MORE than eight million passengers left and arrived at York station in 2013 to 2014. Yet York, one of the fastest growing cities in the UK, has only one local station, at Poppleton.

York’s trains offer much connectivity for commuters, tourists, business and leisure travellers. Every 24 hours, Mondays to Fridays there are to and from York between Leeds, Newcastle, Manchester and London services, as well as Edinburgh, Birmingham, Sheffield and Manchester airport.

Yet tens of thousands of York residents living in Strensall, Haxby, Wigginton, New Earswick, Huntington and neighbouring villages wanting to use the train are faced by time-consuming journeys and costly parking. It can take as long from Wigginton to the station as it does to travel to Leeds on the train.

A North York Parkway station adjoining the ring road/York road junction in south Haxby would reduce car journeys to and from York station and mean more train travel.

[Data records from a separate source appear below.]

`src/rtl/bcd_updown_counter_if.sv`:
```
// Counter control and readout bundle: the event/host side drives the strobes,
// the counter drives the live count, the snapshot and the status pulses.
interface bcd_updown_counter_if #(
  parameter int unsigned DIGITS = 8
);
  localparam int unsigned W = 4 * DIGITS;

  logic         en;
  logic         dir;
  logic         load;
  logic [W-1:0] load_val;
  logic         upd;
  logic [W-1:0] count;
  logic [W-1:0] snap;
  logic         carry;
  logic         load_err;

  modport master (
    output en, dir, load, load_val, upd,
    input  count, snap, carry, load_err
  );

  modport slave (
    input  en, dir, load, load_val, upd,
    output count, snap, carry, load_err
  );
endinterface

```
`src/rtl/bcd_updown_counter.sv`:
```
// Multi-digit BCD up/down counter with validated parallel load, wrap or
// saturate at the boundary, carry/borrow pulse and a snapshot register.
module bcd_updown_counter #(
  parameter int unsigned DIGITS = 8,
  parameter bit          WRAP   = 1'b1
) (
  input  logic                  clk,
  input  logic                  rst,
  bcd_updown_counter_if.slave   bus
);

  localparam int unsigned W = 4 * DIGITS;

  logic [W-1:0]             count_q, count_d;
  logic [W-1:0]             snap_q, snap_d;
  logic                     carry_q, carry_d;
  logic                     err_q, err_d;

  logic [DIGITS-1:0][3:0]   cur;
  logic [DIGITS-1:0][3:0]   lv;
  logic [DIGITS-1:0][3:0]   step_up;
  logic [DIGITS-1:0][3:0]   step_dn;
  logic [DIGITS-1:0]        is9;
  logic [DIGITS-1:0]        is0;
  logic [DIGITS-1:0]        lv_ok;
  logic [DIGITS-1:0]        up_en;
  logic [DIGITS-1:0]        dn_en;
  logic                     at_max;
  logic                     at_zero;
  logic                     boundary;
  logic                     lv_valid;

  assign cur = count_q;
  assign lv  = bus.load_val;

  // Per-digit terminal detect and load-value validity.
  always_comb begin
    is9   = '0;
    is0   = '0;
    lv_ok = '0;
    for (int i = 0; i < int'(DIGITS); i++) begin
      is9[i]   = (cur[i] == 4'd9);
      is0[i]   = (cur[i] == 4'd0);
      lv_ok[i] = (lv[i] <= 4'd9);
    end
  end

  // Ripple-enable chains: a digit steps only when every lower digit is terminal.
  always_comb begin
    logic run_up;
    logic run_dn;
    up_en  = '0;
    dn_en  = '0;
    run_up = 1'b1;
    run_dn = 1'b1;
    for (int i = 0; i < int'(DIGITS); i++) begin
      up_en[i] = run_up;
      dn_en[i] = run_dn;
      run_up   = run_up & is9[i];
      run_dn   = run_dn & is0[i];
    end
  end

  // Candidate next values for a step in either direction.
  always_comb begin
    step_up = cur;
    step_dn = cur;
    for (int i = 0; i < int'(DIGITS); i++) begin
      if (up_en[i]) begin
        step_up[i] = is9[i] ? 4'd0 : 4'(cur[i] + 4'd1);
      end
      if (dn_en[i]) begin
        step_dn[i] = is0[i] ? 4'd9 : 4'(cur[i] - 4'd1);
      end
    end
  end

  assign at_max   = &is9;
  assign at_zero  = &is0;
  assign lv_valid = &lv_ok;
  assign boundary = bus.dir ? at_max : at_zero;

  // Next-state: load has priority over counting; snapshot is independent.
  always_comb begin
    count_d = count_q;
    carry_d = 1'b0;
    err_d   = 1'b0;
    snap_d  = snap_q;
    if (bus.load) begin
      if (lv_valid) begin
        count_d = bus.load_val;
      end else begin
        err_d = 1'b1;
      end
    end else if (bus.en) begin
      carry_d = boundary;
      // In saturate mode the boundary value simply holds.
      if (WRAP || !boundary) begin
        count_d = bus.dir ? W'(step_up) : W'(step_dn);
      end
    end
    if (bus.upd) begin
      snap_d = count_q;
    end
  end

  always_ff @(posedge clk) begin
    if (rst) begin
      count_q <= '0;
      snap_q  <= '0;
      carry_q <= 1'b0;
      err_q   <= 1'b0;
    end else begin
      count_q <= count_d;
      snap_q  <= snap_d;
      carry_q <= carry_d;
      err_q   <= err_d;
    end
  end

  assign bus.count    = count_q;
  assign bus.snap     = snap_q;
  assign bus.carry    = carry_q;
  assign bus.load_err = err_q;

endmodule
```
`src/flat_wrapper.sv`:
```
// flat-port wrapper written by rule: the top's interface ports become plain ports
module bcd_updown_counter_flat 
#(
  parameter int unsigned DIGITS = 8,
  parameter bit          WRAP   = 1'b1
)
  (clk, rst, bus_en, bus_dir, bus_load, bus_load_val, bus_upd, bus_count, bus_snap, bus_carry, bus_load_err);
  bcd_updown_counter_if #(.DIGITS(DIGITS)) bus_i ();
  input  logic clk;
  input  logic rst;
  input wire logic [$bits(bus_i.en)-1:0] bus_en;
  input wire logic [$bits(bus_i.dir)-1:0] bus_dir;
  input wire logic [$bits(bus_i.load)-1:0] bus_load;
  input wire logic [$bits(bus_i.load_val)-1:0] bus_load_val;
  input wire logic [$bits(bus_i.upd)-1:0] bus_upd;
  output wire logic [$bits(bus_i.count)-1:0] bus_count;
  output wire logic [$bits(bus_i.snap)-1:0] bus_snap;
  output wire logic [$bits(bus_i.carry)-1:0] bus_carry;
  output wire logic [$bits(bus_i.load_err)-1:0] bus_load_err;
  assign bus_i.en = bus_en;
  assign bus_i.dir = bus_dir;
  assign bus_i.load = bus_load;
  assign bus_i.load_val = bus_load_val;
  assign bus_i.upd = bus_upd;
  assign bus_count = bus_i.count;
  assign bus_snap = bus_i.snap;
  assign bus_carry = bus_i.carry;
  assign bus_load_err = bus_i.load_err;
  bcd_updown_counter #(.DIGITS(DIGITS), .WRAP(WRAP)) u_core (.clk(clk), .rst(rst), .bus(bus_i));
endmodule
```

In addition to the Malton and Scarborough trains, a shuttle service would run to and from an existing unused platform at York. This would also encourage the provision of halts next to York Hospital and in Haxby and Strensall, making much better use of the Scarborough line, whose nearest station to York is Malton.

This new station would hasten two other vital investments – the crucial expansion of the ring road and the long delayed refurbishment of York’s station built over 140 years ago. The only major city station on the East Coast main line yet to be improved, years after King’s Cross, Leeds, Newcastle and Edinburgh.